我蹲在走廊尽头的楼梯间,百思不得其解。明明我从未对她有过半分怠慢,从未有过一丝炫耀的心思,为何这份掏心掏肺的亲近,会换来这样悄无声息的诋毁?直到晚上和朋友打电话倾诉,她沉默片刻,轻轻点破:“你忘了吗?她和她先生盼孩子盼了好多年,一直没能如愿。后来抱养了一个,你随口提一句孩子的趣事,在你是寻常欢喜,在她听来,却像一遍遍提醒她心里的空缺啊。”那一刻,我才恍然惊醒。原来我以为的“分享”,在她敏感的心上,成了扎眼的“炫耀”;我以为的“亲近”,竟成了触发她嫉妒心的、最不经意的触点。
我并非有意要晒什么。只是当了母亲的人,日子里的欢喜总绕着孩子转——就像农人守着自己的田,看着庄稼抽芽、开花、结果,那些细碎的成长,本就是藏不住的、从眼底溢出来的自然欢喜。可我忘了,不是每个人的土地都能如期丰收,有人的田埂上,或许还停着未散的霜,我的“收成”,在她荒芜的田边,竟成了刺目的光,照得她心里的遗憾愈发清晰。

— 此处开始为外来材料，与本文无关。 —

$ cat src/rtl/sobel_pkg.sv
// Shared defaults and FSM encoding for the Sobel window controller.
// Imported by the controller top and its coordinate counter.
package sobel_pkg;

  localparam int IMAGE_WIDTH_DEF  = 64;
  localparam int IMAGE_HEIGHT_DEF = 64;
  localparam int PX_SIZE          = 8;

  typedef enum logic [1:0] {
    S_IDLE  = 2'd0,
    S_FILL  = 2'd1,
    S_RUN   = 2'd2,
    S_FLUSH = 2'd3
  } state_t;

endpackage

$ cat src/rtl/sobel_window_ctrl_px_coord_counter.sv
// Column/row pixel coordinate counter with wrap at COLS-1 / ROWS-1.
// Flags report the last column and last row of the current position.
module px_coord_counter #(
  parameter int COLS = 64,
  parameter int ROWS = 64
) (
  input  logic                    clk,
  input  logic                    resetn,
  input  logic                    i_en,
  output logic [$clog2(COLS)-1:0] o_col,
  output logic [$clog2(ROWS)-1:0] o_row,
  output logic                    o_col_last,
  output logic                    o_row_last
);

  localparam int CW = $clog2(COLS);
  localparam int RW = $clog2(ROWS);

  logic [CW-1:0] r_col;
  logic [RW-1:0] r_row;

  assign o_col      = r_col;
  assign o_row      = r_row;
  assign o_col_last = (r_col == CW'(COLS - 1));
  assign o_row_last = (r_row == RW'(ROWS - 1));

  always_ff @(posedge clk or negedge resetn) begin
    if (!resetn) begin
      r_col <= '0;
      r_row <= '0;
    end else if (i_en) begin
      if (o_col_last) begin
        r_col <= '0;
        r_row <= o_row_last ? '0 : r_row + RW'(1);
      end else begin
        r_col <= r_col + CW'(1);
      end
    end
  end

endmodule

$ cat src/rtl/sobel_window_ctrl.sv
// Control for a 3x3 Sobel window: line-buffer shift, zero padding,
// and centre coordinate / border tagging of each window result.
module sobel_window_ctrl
  import sobel_pkg::*;
#(
  parameter int IMAGE_WIDTH  = IMAGE_WIDTH_DEF,
  parameter int IMAGE_HEIGHT = IMAGE_HEIGHT_DEF
) (
  input  logic                            clk,
  input  logic                            resetn,
  input  logic                            input_data_valid,
  output logic                            shift_en,
  output logic                            pad_sel,
  output logic                            out_valid,
  output logic [$clog2(IMAGE_WIDTH)-1:0]  out_col,
  output logic [$clog2(IMAGE_HEIGHT)-1:0] out_row,
  output logic                            out_border,
  output logic                            frame_done,
  output logic                            busy,
  output logic                            ovf
);

  localparam int CW = $clog2(IMAGE_WIDTH);
  localparam int RW = $clog2(IMAGE_HEIGHT);
  localparam int FW = $clog2(IMAGE_WIDTH + 1);

  state_t r_state;
  state_t w_state_nxt;

  logic          w_in_en;
  logic [CW-1:0] w_in_col;
  logic [RW-1:0] w_in_row;
  logic          w_in_col_last;
  logic          w_in_row_last;

  logic          w_emit;
  logic [CW-1:0] w_oc_col;
  logic [RW-1:0] w_oc_row;
  logic          w_oc_col_last;
  logic          w_oc_row_last;
  logic          w_border;

  logic [FW-1:0] r_flush_cnt;
  logic          w_flush_last;

  logic          r_out_valid;
  logic [CW-1:0] r_out_col;
  logic [RW-1:0] r_out_row;
  logic          r_out_border;
  logic          r_frame_done;
  logic          r_ovf;

  px_coord_counter #(
    .COLS (IMAGE_WIDTH),
    .ROWS (IMAGE_HEIGHT)
  ) u_in_cnt (
    .clk        (clk),
    .resetn     (resetn),
    .i_en       (w_in_en),
    .o_col      (w_in_col),
    .o_row      (w_in_row),
    .o_col_last (w_in_col_last),
    .o_row_last (w_in_row_last)
  );

  px_coord_counter #(
    .COLS (IMAGE_WIDTH),
    .ROWS (IMAGE_HEIGHT)
  ) u_out_cnt (
    .clk        (clk),
    .resetn     (resetn),
    .i_en       (w_emit),
    .o_col      (w_oc_col),
    .o_row      (w_oc_row),
    .o_col_last (w_oc_col_last),
    .o_row_last (w_oc_row_last)
  );

  assign w_flush_last = (r_flush_cnt == FW'(IMAGE_WIDTH));

  assign w_border = (w_oc_col == '0) || (w_oc_row == '0) ||
                    w_oc_col_last || w_oc_row_last;

  always_ff @(posedge clk or negedge resetn) begin
    if (!resetn) begin
      r_state <= S_IDLE;
    end else begin
      r_state <= w_state_nxt;
    end
  end

  // Shift W lands on input coordinate (1,0): window holds a full centre next.
  always_comb begin
    w_state_nxt = r_state;
    shift_en    = 1'b0;
    pad_sel     = 1'b0;
    w_in_en     = 1'b0;
    w_emit      = 1'b0;
    unique case (r_state)
      S_IDLE: begin
        shift_en = input_data_valid;
        w_in_en  = input_data_valid;
        if (input_data_valid) begin
          w_state_nxt = S_FILL;
        end
      end
      S_FILL: begin
        shift_en = input_data_valid;
        w_in_en  = input_data_valid;
        if (input_data_valid && (w_in_row == RW'(1)) &&
            (w_in_col == '0)) begin
          w_state_nxt = S_RUN;
        end
      end
      S_RUN: begin
        shift_en = input_data_valid;
        w_in_en  = input_data_valid;
        w_emit   = input_data_valid;
        if (input_data_valid && w_in_col_last && w_in_row_last) begin
          w_state_nxt = S_FLUSH;
        end
      end
      S_FLUSH: begin
        shift_en = 1'b1;
        pad_sel  = 1'b1;
        w_emit   = 1'b1;
        if (w_flush_last) begin
          w_state_nxt = S_IDLE;
        end
      end
    endcase
  end

  always_ff @(posedge clk or negedge resetn) begin
    if (!resetn) begin
      r_flush_cnt <= '0;
    end else if (r_state == S_FLUSH) begin
      r_flush_cnt <= w_flush_last ? '0 : r_flush_cnt + FW'(1);
    end
  end

  always_ff @(posedge clk or negedge resetn) begin
    if (!resetn) begin
      r_out_valid  <= 1'b0;
      r_out_col    <= '0;
      r_out_row    <= '0;
      r_out_border <= 1'b0;
      r_frame_done <= 1'b0;
      r_ovf        <= 1'b0;
    end else begin
      r_out_valid  <= w_emit;
      r_out_border <= w_emit & w_border;
      r_frame_done <= w_emit & w_oc_col_last & w_oc_row_last;
      if (w_emit) begin
        r_out_col <= w_oc_col;
        r_out_row <= w_oc_row;
      end
      if ((r_state == S_FLUSH) && input_data_valid) begin
        r_ovf <= 1'b1;
      end
    end
  end

  assign out_valid  = r_out_valid;
  assign out_col    = r_out_col;
  assign out_row    = r_out_row;
  assign out_border = r_out_border;
  assign frame_done = r_frame_done;
  assign ovf        = r_ovf;
  assign busy       = (r_state != S_IDLE);

endmodule

$ cat config.mk
export PLATFORM = sky130hd
export DESIGN_NAME = sobel_window_ctrl
export DESIGN_NICKNAME = d
export VERILOG_FILES = /design/src/rtl/sobel_pkg.sv /design/src/rtl/sobel_window_ctrl_px_coord_counter.sv /design/src/rtl/sobel_window_ctrl.sv
export SDC_FILE = /design/constraint.sdc
export NUM_CORES = 1
export LEC_CHECK = 0
export ABC_AREA = 0
export BUFFER_PORTS_ARGS = -buffer_cell sky130_fd_sc_hd__buf_2
export CAP_MARGIN = 20
export CORE_MARGIN = 3
export CORE_UTILIZATION = 37
export CTS_CLUSTER_DIAMETER = 120
export DETAILED_ROUTE_END_ITERATION = 6
export HOLD_SLACK_MARGIN = 0.06
export PLACE_DENSITY = 0.63
export SYNTH_ARGS = -nofsm -noshare
export SYNTH_HDL_FRONTEND = slang
export SYNTH_SLANG_ARGS = --single-unit
$ cat constraint.sdc
create_clock -name clk -period 2.53 [get_ports clk]
set_input_delay 0.3795 -clock clk [delete_from_list [all_inputs] [get_ports clk]]
set_output_delay 0.3795 -clock clk [all_outputs]
set_load 0.02 [all_outputs]
# --- After elaboration in Yosys (flattened, before gate mapping) ---
# Index checks and enable logic that the tools add are counted.
totals:
  register_bits: 49
  in_bits: 3
classes:
  n_addsub: 5
  n_mux: 14
  n_eq_ne: 13
  bitwise: 3
  reduce_logical: 17
ops:
  columns: ["operator", "count"]
  rows:
  - ["6-bit by 1-bit adder with 6-bit output (second input constant)", 4]
  - ["6-bit == test (second input constant)", 4]
  - ["6-bit 2-to-1 mux", 4]
  - ["6-bit zero test", 3]
  - ["2-bit 2-to-1 mux", 4]
  - ["2-bit inequality test (second input constant)", 4]
  - ["2-bit one-hot mux with 4 select lines", 1]
  - ["7-bit by 1-bit adder with 7-bit output (second input constant)", 1]
  - ["7-bit == test (second input constant)", 1]
  - ["7-bit 2-to-1 mux", 1]
  - ["6-bit by 1-bit == test with 1-bit output (second input constant)", 1]
  - ["1-bit logical AND", 5]
  - ["2-bit == test (second input constant)", 2]
  - ["1-bit one-hot mux with 2 select lines", 2]
  - ["2-bit AND reduction", 2]
  - ["4-bit AND reduction", 1]
  - ["1-bit bitwise AND", 3]
  - ["1-bit logical OR", 3]
  - ["3-bit OR reduction", 1]
  - ["2-bit by 1-bit == test with 1-bit output (second input constant)", 1]
  - ["2-bit zero test", 1]
  - ["1-bit 2-to-1 mux", 2]
  - ["2-bit nonzero test", 1]

# --- Logic depth before layout (Yosys ltp) ---
# Gate-level depths: netlist of the first run.
logic_depth:
  depth_word: 5
  ltp_mapped: 9
  mapped_depth_nobuf: 8

# --- Cells and area by module ---
# A second synthesis of the first run with hierarchy kept.
hier_totals:
  hier_cells: 219
  area_unflattened_um2: 2434.8
modules_own_cells:
  columns: ["module", "area_per_inst_um2", "instances", "cells_per_inst"]
  rows:
  - ["sobel_window_ctrl", 1236.2, 1, 103]
  - ["px_coord_counter", 599.3, 2, 58]

# --- Worst setup path after synthesis of the first run ---
# No wires, ideal clock.
synth_path:
  kind: "flip-flop to flip-flop"
  start: "reg u_in_cnt.r_row[1] (netlist: u_in_cnt.o_row[1])"
  end: "reg r_state[1]"
  slack_ns: 0.541
  arrival_ns: 1.861
  required_ns: 2.402
  setup_time_ns: 0.128
  period_less_slack_ns: 1.989
  path_stages_with_launch: 8
  cell_sequence: "dfrtp_1 -> inv_1 -> ha_1 -> or4b_1 -> o41ai_2 -> o211ai_1 -> a21oi_2 -> mux2_1"
synth_between:
  elab_chain_len: 5
synth_rtl:
  columns: ["item", "line", "source"]
  rows:
  - ["from (decl)", "sobel_window_ctrl_px_coord_counter.sv:20", "logic [RW-1:0] r_row;"]
  - ["from (signal assigned)", "sobel_window_ctrl_px_coord_counter.sv:34", "r_row <= o_row_last ? '0 : r_row + RW'(1);"]
  - ["6-bit by 1-bit == test with 1-bit output", "sobel_window_ctrl.sv:110", "if (input_data_valid && (w_in_row == RW'(1)) &&"]
  - ["1-bit logical AND (2 in series)", "sobel_window_ctrl.sv:110", null]
  - ["2-bit inequality test (no line)", null, null]
  - ["4-bit AND reduction (no line) (*)", null, null]
  - ["to (signal assigned)", "sobel_window_ctrl.sv:88", "r_state <= w_state_nxt;"]
  - ["to (decl)", "sobel_window_ctrl.sv:27", "state_t r_state;"]
# Every way passes the cells marked *; elsewhere a longest branch is shown, timed or not.
# A chain may end at the register's enable or synchronous reset.

# --- Final worst setup path of the first run ---
# Ends and elaborated chain as after synthesis.

==> results.toml, run 1 <==
[routing]
viasPerCell = 4.99
route.detailed.drc = 0
drt-pass1-iter-count = 5
num_vias = 1691
ant_nets = 0
drt_wl_total_um = 4320
routedWlPerCell_um = 12.7
drt_iter0_markers = 38

[sta]
final-setup-viol-count = 0
fin_worst_skew_ns = 0.0113
setup_ws_ns = 0.430
fin_crit_ns = 2.10
hold_ws_ns = 0.0761
hold_violations = 0
period_share = 0.830
max_freq_mhz = 476
tightest_slew_ns = 0.597
relSlewSlack = 0.602
drv_slew = 0
rsz0062_at_grt = "false"
fin_tns_setup_ns = 0

[power]
vdd_ir_drop_max_mv = 0.636
p_leak_nw = 1.28
power.density_nw_per_um2 = 1040
p_sw_frac = 0.389
internal-power_mw = 1.71
seqPwrFrac = 0.436
power_switching_mw = 1.09
clockPowerShare = 0.192
power_mw = 2.79
pwr-share-comb = 0.372

[layout]
final_nets = 282
diodes = 0
instances_no_fill = 339
drive_gt1_frac = 0.159
post-route-util = 0.445
area_growth_pct = 14.2
final_cell_area_um2 = 2680

[die]
die_h_um = 85.7
initial_utilization = 0.390
dieArea_um2 = 7340
coreArea_um2 = 6030
io_pins = 22
dieWidth_um = 85.7
fp-row-count = 28

[global_routing]
antenna_found_initial = 0
grt_overflow_total = 0
grt_pass1_vias = 1735
grt_pass1_wl_um = 7820
grt_max_degree = 27
grtUsageTotal = 0.132

[synth]
avgSynthCellArea_um2 = 9.99
ys_ff_latch = 49
synth_seq_area_share = 0.522
synth-edff-count = 0
synth_area_um2 = 2350
synth_ff_type = "dfrtp_1"
yosysWarnings = 0
synthArstFlopShare = 1.00
syn_inst = 235
yosys.cell_types.count = 38
syn_nets = 253

[clocking]
cts_tree = "done"
cts_root_buffer = "clkbuf_8"
clock_latency_ns = 0.30
clkTransAtPathRegs_ns = 0.09
cts_resized = 0
numCtsBuffers = 5
numClockSinks = 49
htree_levels = 2
postCtsSetupBuffers = 0
hold_buffers = 0
clk_path_buf_depth = 2

[placed_design]
dp.cells = 332
dp_slack_ns = 0.437
dpl_cell_area_um2 = 2580
dp_hpwl_um = 3100
io_buffer_count = 21
gp_congestion = 0.740

[worst_hold_path]
hp-class = "in2async"

[worst_setup_path]
cp-start-kind = "flip-flop"
crit_fanout = 4
arrival_ns = 2.28
crit_type = "reg2reg"
worstSetupEndpointType = "flip-flop"
crit_required_ns = 2.71

[status]
outcome = "complete, no violations"

[flow_run]
maxCapViolCount = 0
==> registers in the layout (all words and copies together) (netlist names) <==
name and cells:
r_state 2, u_in_cnt.o_col 6, out_col 6, out_border 1, frame_done 1, out_valid 1
u_in_cnt.o_row 6, u_out_cnt.o_col 6, ovf 1, r_flush_cnt 7, u_out_cnt.o_row 6, out_row 6
==> synth_stat cells, drive strengths merged (3+ instances only) <==
library cell,instances,area [um^2]
or4,4,35.0
a21o,3,22.5
dfrtp,49,1230
nand3,7,35.0
nand4,10,62.6
a21oi,7,42.5
and3,4,25.0
xnor2,11,96.3
nor3,3,15.0
o21ai,21,109
clkbuf,4,15.0
ha,15,188
inv,15,56.3
nand2,51,191
xor2,3,26.3
nor2,8,32.5
==> cell type report <==
class	count	area, um^2
fill	609	3340
timing repair buffer	27	163
clock inverter	2	35.0
tap	75	93.8
inverter	15	56.3
clock buffer	5	68.8
sequential	49	1230
multi-input combinational	166	1040
==> routing by layer <==
layer | wire length, um | part of all wire | track usage | vias to the layer above
met2 | 2130 | 0.49 | 0.224 | 21
met5 | 0 | 0 | 0 | -
li1 | - | - | - | 865
met1 | 2000 | 0.46 | 0.166 | 799
met4 | 34 | 0.0079 | 0.0259 | 0
met3 | 156 | 0.036 | 0.0423 | 6
==> layout by cell type (no fill, tap or decap), types with 2 or more instances in the layout <==
cell type and instances:
nand4_1 10, buf_2 21, a21oi_1 5, nor4_1 2, dfrtp_1 49, ha_1 15
xor2_1 3, inv_1 14, buf_4 5, nand2_1 51, nor2_1 7, a31oi_1 2
o21ai_1 20, nand3_1 7, nor3_1 3, a21oi_2 2, a21o_1 3, clkbuf_8 5
xnor2_1 11, or4_1 2, o31ai_1 2, o211ai_1 2, and3_1 4
==> power by group through the flow <==
| stage | Clock, mW | Sequential [mW] | Combinational, mW |
|---|---|---|---|
| after floorplan | 0 | 1.27 | 0.674 |
| after global placement | 0 | 1.23 | 1.04 |
| after detailed placement | 0 | 1.23 | 1.05 |
| after CTS | 0.555 | 1.22 | 1.06 |
| after global routing | 0.592 | 1.26 | 1.19 |
| final | 0.538 | 1.22 | 1.04 |
==> worst paths after layout <==
| path | depth (start not counted) | slack [ns] | endpoint | from |
|---|---|---|---|---|
| setup reg to reg | 7 | 0.43 | r_state[1] | u_in_cnt.o_row[1] |
| min in group clk | 2 | 0.41 | ovf | input_data_valid |
| max in group asynchronous | 2 | 1.91 | u_out_cnt.o_col[3] | resetn |
| hold / removal | 1 | 0.08 | u_in_cnt.o_row[5] | resetn |
| hold reg to reg | 1 | 0.46 | ovf | ovf |
| setup / recovery | 7 | 0.43 | r_state[1] | u_in_cnt.o_row[1] |
==> cell families after synthesis <==
logic type               after synthesis  share of synthesized area
AO/OA/AOI/OAI                         41                      0.111
XOR/XNOR                              14                     0.0522
adder cells (fa/ha/maj)               15                     0.0800
buffers and inverters                 20                     0.0352
flip-flops                            49                      0.522
multiplexers                           2                    0.00906
AND/OR/NAND/NOR                       94                      0.190
==> critical path: stages (launching register included) <==
cell and delay, ns:
dfrtp_1 0.41, inv_1 0.06, ha_1 0.12, or4b_1 0.44, o41ai_2 0.29, o211ai_1 0.16, a21oi_2 0.16, mux2_1 0.33
No activity file was read; power rests on OpenSTA's default activity.
==> inputs of run 2 (changes only) <==
--- a/config.mk
+++ b/config.mk
@@ -5,7 +5,7 @@
 export SDC_FILE = /design/constraint.sdc
 export NUM_CORES = 1
 export LEC_CHECK = 0
-export ABC_AREA = 0
+export ABC_AREA = 1
 export BUFFER_PORTS_ARGS = -buffer_cell sky130_fd_sc_hd__buf_2
 export CAP_MARGIN = 20
 export CORE_MARGIN = 3
@@ -13,7 +13,7 @@
 export CTS_CLUSTER_DIAMETER = 120
 export DETAILED_ROUTE_END_ITERATION = 6
 export HOLD_SLACK_MARGIN = 0.06
-export PLACE_DENSITY = 0.63
+export PLACE_DENSITY = 0.65
 export SYNTH_ARGS = -nofsm -noshare
 export SYNTH_HDL_FRONTEND = slang
 export SYNTH_SLANG_ARGS = --single-unit
==> constraint.sdc (replaced) <==
create_clock -name clk -period 1.9 [get_ports clk]
set_input_delay 0.285 -clock clk [delete_from_list [all_inputs] [get_ports clk]]
set_output_delay 0.285 -clock clk [all_outputs]
set_load 0.02 [all_outputs]
==> run 2 against run 1 <==
  * Global-route usage up 0.46 points
  * Combinational power up 66%
  * Critical endpoint is now pad_sel
  * Sequential cell count unchanged
  * Critical path depth down 4
  * Synthesized cell count up 21%
  * Total power up 54%
  * Design area up 7.4%
  * Non-clock buffer count down 1
  * Sequential share of layout area down 3.2 points
  * Clock power up 46%
  * Utilization down 0.15 points
  * Largest cell class unchanged
==> results.toml, run 2 <==
[die]
initial_utilization = 0.391
dieWidth_um = 88.9
fp-row-count = 29
coreArea_um2 = 6490
io_pins = 22
die_h_um = 88.9
dieArea_um2 = 7900

[sta]
drv_slew = 0
max_freq_mhz = 559
setup_ws_ns = 0.110
rsz0062_at_grt = "false"
period_share = 0.942
fin_tns_setup_ns = 0
hold_violations = 0
tightest_slew_ns = 0.376
final-setup-viol-count = 0
fin_worst_skew_ns = 0.00473
relSlewSlack = 0.749
fin_crit_ns = 1.79

[routing]
routedWlPerCell_um = 12.0
ant_nets = 0
viasPerCell = 4.80
drt-pass1-iter-count = 4
num_vias = 1881
drt_wl_total_um = 4690
drt_iter0_markers = 82
route.detailed.drc = 0

[power]
vdd_ir_drop_max_mv = 0.703
internal-power_mw = 2.50
clockPowerShare = 0.182
p_sw_frac = 0.420
power_switching_mw = 1.81
seqPwrFrac = 0.417
pwr-share-comb = 0.401
p_leak_nw = 1.43
power.density_nw_per_um2 = 1490
power_mw = 4.31

[placed_design]
dp_hpwl_um = 3480
dpl_cell_area_um2 = 2750
dp_slack_ns = 0.154
io_buffer_count = 21
gp_congestion = 0.815
dp.cells = 383

[clocking]
postCtsSetupBuffers = 0
clkTransAtPathRegs_ns = 0.09
hold_buffers = 1
cts_resized = 0
numCtsBuffers = 5
cts_root_buffer = "clkbuf_8"
numClockSinks = 49
htree_levels = 2
cts_tree = "done"
clock_latency_ns = 0.30
clk_path_buf_depth = 2

[synth]
syn_inst = 285
syn_nets = 303
synth_area_leaders = "dfrtp_1 48%, nand2_1 8.7%, ha_1 7.4%"
avgSynthCellArea_um2 = 8.92
synth_seq_area_share = 0.482
synth.most_common_cell = "nand2_1"
synthArstFlopShare = 1.00
synth_commonest_cells = "59 x nand2_1, 49 x dfrtp_1, 32 x inv_1"
yosysWarnings = 0
ys_ff_latch = 49
netlist.area_leader.share = 0.482
synth_top_area_cell = "dfrtp_1"
synth_ff_type = "dfrtp_1"
yosys.cell_types.count = 34
synth_area_um2 = 2540
synth-edff-count = 0

[worst_setup_path]
crit_required_ns = 1.62
cp-start-kind = "flip-flop"
critPathTopFamily = "flip-flops"
worstSetupEndpointType = "output port"
arrival_ns = 1.50
crit_type = "reg2out"
cpPeakStageDelay_ns = 0.40
cp_slowest_cell = "dfrtp_1"
crit_fanout = 9
critical_path.cell_chain = "ha_1 > buf_4 > buf_2"
crit_buf_inv = 2

[global_routing]
antenna_found_initial = 0
grt_max_degree = 50
grt_pass1_wl_um = 8600
grt_pass1_vias = 1916
grtUsageTotal = 0.136
grt_overflow_total = 0

[layout]
final_cell_area_um2 = 2880
final_cell_mix = "59 x nand2_1, 49 x dfrtp_1, 32 x inv_1"
drive_gt1_frac = 0.165
area_growth_pct = 13.3
regMostFlops = "r_flush_cnt"
mostFrequentLayoutCell = "nand2_1"
n_fill_cell = 628
final_nets = 332
diodes = 0
largest_reg_flops = 7
instances_no_fill = 392

[flow_run]
maxCapViolCount = 0

[status]
outcome = "complete, no violations"

[worst_hold_path]
hp-class = "in2reg"
==> run 2: changes by cell type in the layout (fill, tap and decap cells not counted), moves of 4 or more <==
| cell | before | now |
|---|---|---|
| nand2_1 | 51 | 59 |
| xnor2_1 | 11 | 4 |
| xor2_1 | 3 | 7 |
| nor2_1 | 7 | 29 |
| nand3_1 | 7 | 18 |
| o21ai_1 | 20 | 3 |
| inv_1 | 14 | 32 |
| o21ai_0 | 0 | 24 |
| nand4_1 | 10 | 5 |
==> run 2: layout make-up <==
| cell class | instances | area, um^2 | area share |
|---|---|---|---|
| clock buffer | 7 | 86.3 | 0.0300 |
| clock inverter | 1 | 30.0 | 0.0104 |
| inverter | 37 | 146 | 0.0508 |
| multi-input combinational | 195 | 1140 | 0.395 |
| sequential | 49 | 1230 | 0.426 |
| tap | 77 | 96.3 | 0.0334 |
| timing repair buffer | 26 | 158 | 0.0547 |
==> run 2: path summary, 6_finish.rpt <==
kind	start	endpoint	cells after the start	slack, ns
setup / recovery	r_state[0]	pad_sel	3	0.11
hold / removal	input_data_valid	ovf	3	0.35
setup reg to reg	r_state[0]	u_out_cnt.o_row[2]	7	0.17
hold reg to reg	u_out_cnt.o_col[4]	u_out_cnt.o_col[4]	1	0.47
max in group asynchronous	resetn	out_row[4]	3	1.19
min in group asynchronous	resetn	u_in_cnt.o_col[4]	3	0.48
==> run 2: cell families (layout without fill, tap and decap cells) <==
group / count (synthesis) / in the layout / share of synthesized area
AOI/OAI and AO/OA: 38 / 38 / 0.0792
buffers and inverters: 41 / 71 / 0.0704
adders and majority gates: 15 / 15 / 0.0738
DFF: 49 / 49 / 0.482
and+or+nand+nor: 131 / 131 / 0.256
xor gates and xnor gates: 11 / 11 / 0.0379
==> run 2: metal layers <==
metal	vias to the layer above	part of all wire	wire [um]	GRT usage
li1	962	-	-	-
met1	887	0.49	2310	0.181
met2	28	0.46	2180	0.222
met3	4	0.035	166	0.0304
met4	0	0.0087	41	0.0440
met5	-	0	0	0
==> run 2: power groups by stage <==
stage | combinational, mW | sequential (mW) | clock [mW]
after floorplan | 1.15 | 1.90 | 0
after global placement | 1.72 | 1.79 | 0
after detailed placement | 1.75 | 1.81 | 0
after CTS | 1.76 | 1.79 | 0.800
after global routing | 2.01 | 1.86 | 0.843
final | 1.73 | 1.79 | 0.783
==> run 2: tightest hold or removal path: stages <==
cell and delay [ns]:
buf_2 0.14, inv_2 0.12, o21bai_1 0.08
==> run 2: per-stage QoR <==
step / hold slack, ns / util
floorplan: -0.0106 / -
global placement: 0.294 / 0.424
detailed placement: 0.293 / 0.424
CTS: 0.345 / 0.443
global route: 0.350 / 0.443
finish: 0.355 / 0.443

后来再和她相处,我慢慢学会了收束自己的话语,也学会了守住彼此的边界。不再轻易提起孩子的日常,不再把自己的生活碎片一股脑儿倒给她。这不是刻意隐藏,更不是否认自己的幸福,只是终于懂得,人与人之间的相处,该有一道看不见的、温柔的边界。这边界不是疏远,不是冷淡,而是一份小心翼翼的尊重——尊重他人的缺失,体谅他人的敏感,就像春天不催梅花开,秋天不逼荷留叶,知道有些伤口,需要悄悄藏在时光里慢慢愈合。就像风过窗台,不必非要钻过窗缝吹进别人的房间,更不必扰了他人窗前,正静静流淌的月光;同样,也不必为了迎合,就拆了自己的窗棂,任冷风灌进心房。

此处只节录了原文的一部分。